$ cat src/design/assert_macros.svh
// assertion macros shared by the rotation block
`ifndef ASSERT_MACROS_SVH
`define ASSERT_MACROS_SVH

// same-cycle implication, sampled on clk, off during reset
`define AR3D_ASSERT_IMP(label, ante, cons) \
    label: assert property (@(posedge clk) disable iff (!rst_n) (ante) |-> (cons)) \
        else $error("ar3d assertion failed");

// next-cycle implication, sampled on clk, off during reset
`define AR3D_ASSERT_NXT(label, ante, cons) \
    label: assert property (@(posedge clk) disable iff (!rst_n) (ante) |=> (cons)) \
        else $error("ar3d assertion failed");

`endif

$ cat src/design/ar3d_pkg.sv
// types, constants and arctangent table for the axis rotation block
package ar3d_pkg;

    localparam int COORD_WIDTH      = 32;
    localparam int ANGLE_WIDTH      = 16;
    localparam int CORDIC_STEPS_DEF = 16;
    localparam int BAM_W            = 32;
    localparam int TRIG_W           = 32;
    localparam int TRIG_FRAC        = 30;
    localparam int ANG_W            = BAM_W + 1;

    typedef logic signed [COORD_WIDTH-1:0] coord_t;
    typedef logic signed [TRIG_W-1:0]      trig_t;
    typedef logic signed [ANG_W-1:0]       ang_t;

    localparam trig_t  INV_GAIN  = TRIG_W'(652032874);
    localparam coord_t COORD_MAX = {1'b0, {(COORD_WIDTH-1){1'b1}}};
    localparam coord_t COORD_MIN = {1'b1, {(COORD_WIDTH-1){1'b0}}};

    localparam logic [1:0] AXIS_X = 2'd0;
    localparam logic [1:0] AXIS_Y = 2'd1;
    localparam logic [1:0] AXIS_Z = 2'd2;

    localparam logic [1:0] QUAD_I   = 2'd0;
    localparam logic [1:0] QUAD_II  = 2'd1;
    localparam logic [1:0] QUAD_III = 2'd2;

    typedef struct packed {
        logic [1:0]             func;
        coord_t                 x_in;
        coord_t                 y_in;
        coord_t                 z_in;
        logic [ANGLE_WIDTH-1:0] angle;
    } req_t;

    typedef struct packed {
        coord_t x_out;
        coord_t y_out;
        coord_t z_out;
    } rsp_t;

    typedef struct packed {
        logic [1:0] func;
        coord_t     x;
        coord_t     y;
        coord_t     z;
    } pass_t;

    typedef struct packed {
        trig_t      cx;
        trig_t      cy;
        ang_t       cz;
        logic [1:0] quad;
        pass_t      pass;
    } cell_t;

    function automatic ang_t atan_val(input logic [4:0] idx);
        ang_t v;
        case (idx)
            5'd0:    v = ANG_W'(536870912);
            5'd1:    v = ANG_W'(316933406);
            5'd2:    v = ANG_W'(167458907);
            5'd3:    v = ANG_W'(85004756);
            5'd4:    v = ANG_W'(42667331);
            5'd5:    v = ANG_W'(21354465);
            5'd6:    v = ANG_W'(10679838);
            5'd7:    v = ANG_W'(5340245);
            5'd8:    v = ANG_W'(2670163);
            5'd9:    v = ANG_W'(1335087);
            5'd10:   v = ANG_W'(667544);
            5'd11:   v = ANG_W'(333772);
            5'd12:   v = ANG_W'(166886);
            5'd13:   v = ANG_W'(83443);
            5'd14:   v = ANG_W'(41722);
            5'd15:   v = ANG_W'(20861);
            5'd16:   v = ANG_W'(10430);
            5'd17:   v = ANG_W'(5215);
            5'd18:   v = ANG_W'(2608);
            5'd19:   v = ANG_W'(1304);
            5'd20:   v = ANG_W'(652);
            5'd21:   v = ANG_W'(326);
            5'd22:   v = ANG_W'(163);
            5'd23:   v = ANG_W'(81);
            5'd24:   v = ANG_W'(41);
            5'd25:   v = ANG_W'(20);
            5'd26:   v = ANG_W'(10);
            5'd27:   v = ANG_W'(5);
            5'd28:   v = ANG_W'(3);
            5'd29:   v = ANG_W'(1);
            5'd30:   v = ANG_W'(1);
            default: v = '0;
        endcase
        return v;
    endfunction

endpackage
===== src/design/assert_macros.svh =====
// assertion macros shared by the rotation block
`ifndef ASSERT_MACROS_SVH
`define ASSERT_MACROS_SVH

// same-cycle implication, sampled on clk, off during reset
`define AR3D_ASSERT_IMP(label, ante, cons) \
    label: assert property (@(posedge clk) disable iff (!rst_n) (ante) |-> (cons)) \
        else $error("ar3d assertion failed");

// next-cycle implication, sampled on clk, off during reset
`define AR3D_ASSERT_NXT(label, ante, cons) \
    label: assert property (@(posedge clk) disable iff (!rst_n) (ante) |=> (cons)) \
        else $error("ar3d assertion failed");

`endif


===== src/design/ar3d_pkg.sv =====
// types, constants and arctangent table for the axis rotation block
package ar3d_pkg;

    localparam int COORD_WIDTH      = 32;
    localparam int ANGLE_WIDTH      = 16;
    localparam int CORDIC_STEPS_DEF = 16;
    localparam int BAM_W            = 32;
    localparam int TRIG_W           = 32;
    localparam int TRIG_FRAC        = 30;
    localparam int ANG_W            = BAM_W + 1;

    typedef logic signed [COORD_WIDTH-1:0] coord_t;
    typedef logic signed [TRIG_W-1:0]      trig_t;
    typedef logic signed [ANG_W-1:0]       ang_t;

    localparam trig_t  INV_GAIN  = TRIG_W'(652032874);
    localparam coord_t COORD_MAX = {1'b0, {(COORD_WIDTH-1){1'b1}}};
    localparam coord_t COORD_MIN = {1'b1, {(COORD_WIDTH-1){1'b0}}};

    localparam logic [1:0] AXIS_X = 2'd0;
    localparam logic [1:0] AXIS_Y = 2'd1;
    localparam logic [1:0] AXIS_Z = 2'd2;

    localparam logic [1:0] QUAD_I   = 2'd0;
    localparam logic [1:0] QUAD_II  = 2'd1;
    localparam logic [1:0] QUAD_III = 2'd2;

    typedef struct packed {
        logic [1:0]             func;
        coord_t                 x_in;
        coord_t                 y_in;
        coord_t                 z_in;
        logic [ANGLE_WIDTH-1:0] angle;
    } req_t;

    typedef struct packed {
        coord_t x_out;
        coord_t y_out;
        coord_t z_out;
    } rsp_t;

    typedef struct packed {
        logic [1:0] func;
        coord_t     x;
        coord_t     y;
        coord_t     z;
    } pass_t;

    typedef struct packed {
        trig_t      cx;
        trig_t      cy;
        ang_t       cz;
        logic [1:0] quad;
        pass_t      pass;
    } cell_t;

    function automatic ang_t atan_val(input logic [4:0] idx);
        ang_t v;
        case (idx)
            5'd0:    v = ANG_W'(536870912);
            5'd1:    v = ANG_W'(316933406);
            5'd2:    v = ANG_W'(167458907);
            5'd3:    v = ANG_W'(85004756);
            5'd4:    v = ANG_W'(42667331);
            5'd5:    v = ANG_W'(21354465);
            5'd6:    v = ANG_W'(10679838);
            5'd7:    v = ANG_W'(5340245);
            5'd8:    v = ANG_W'(2670163);
            5'd9:    v = ANG_W'(1335087);
            5'd10:   v = ANG_W'(667544);
            5'd11:   v = ANG_W'(333772);
            5'd12:   v = ANG_W'(166886);
            5'd13:   v = ANG_W'(83443);
            5'd14:   v = ANG_W'(41722);
            5'd15:   v = ANG_W'(20861);
            5'd16:   v = ANG_W'(10430);
            5'd17:   v = ANG_W'(5215);
            5'd18:   v = ANG_W'(2608);
            5'd19:   v = ANG_W'(1304);
            5'd20:   v = ANG_W'(652);
            5'd21:   v = ANG_W'(326);
            5'd22:   v = ANG_W'(163);
            5'd23:   v = ANG_W'(81);
            5'd24:   v = ANG_W'(41);
            5'd25:   v = ANG_W'(20);
            5'd26:   v = ANG_W'(10);
            5'd27:   v = ANG_W'(5);
            5'd28:   v = ANG_W'(3);
            5'd29:   v = ANG_W'(1);
            5'd30:   v = ANG_W'(1);
            default: v = '0;
        endcase
        return v;
    endfunction

endpackage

——

WHAT IS REQUIRED:
The lines to return are those holding the string "design" anywhere in the listing above.

SOLUTION FOR THIS PROBLEM:
$ cat src/design/assert_macros.svh
$ cat src/design/ar3d_pkg.sv
===== src/design/assert_macros.svh =====
===== src/design/ar3d_pkg.sv =====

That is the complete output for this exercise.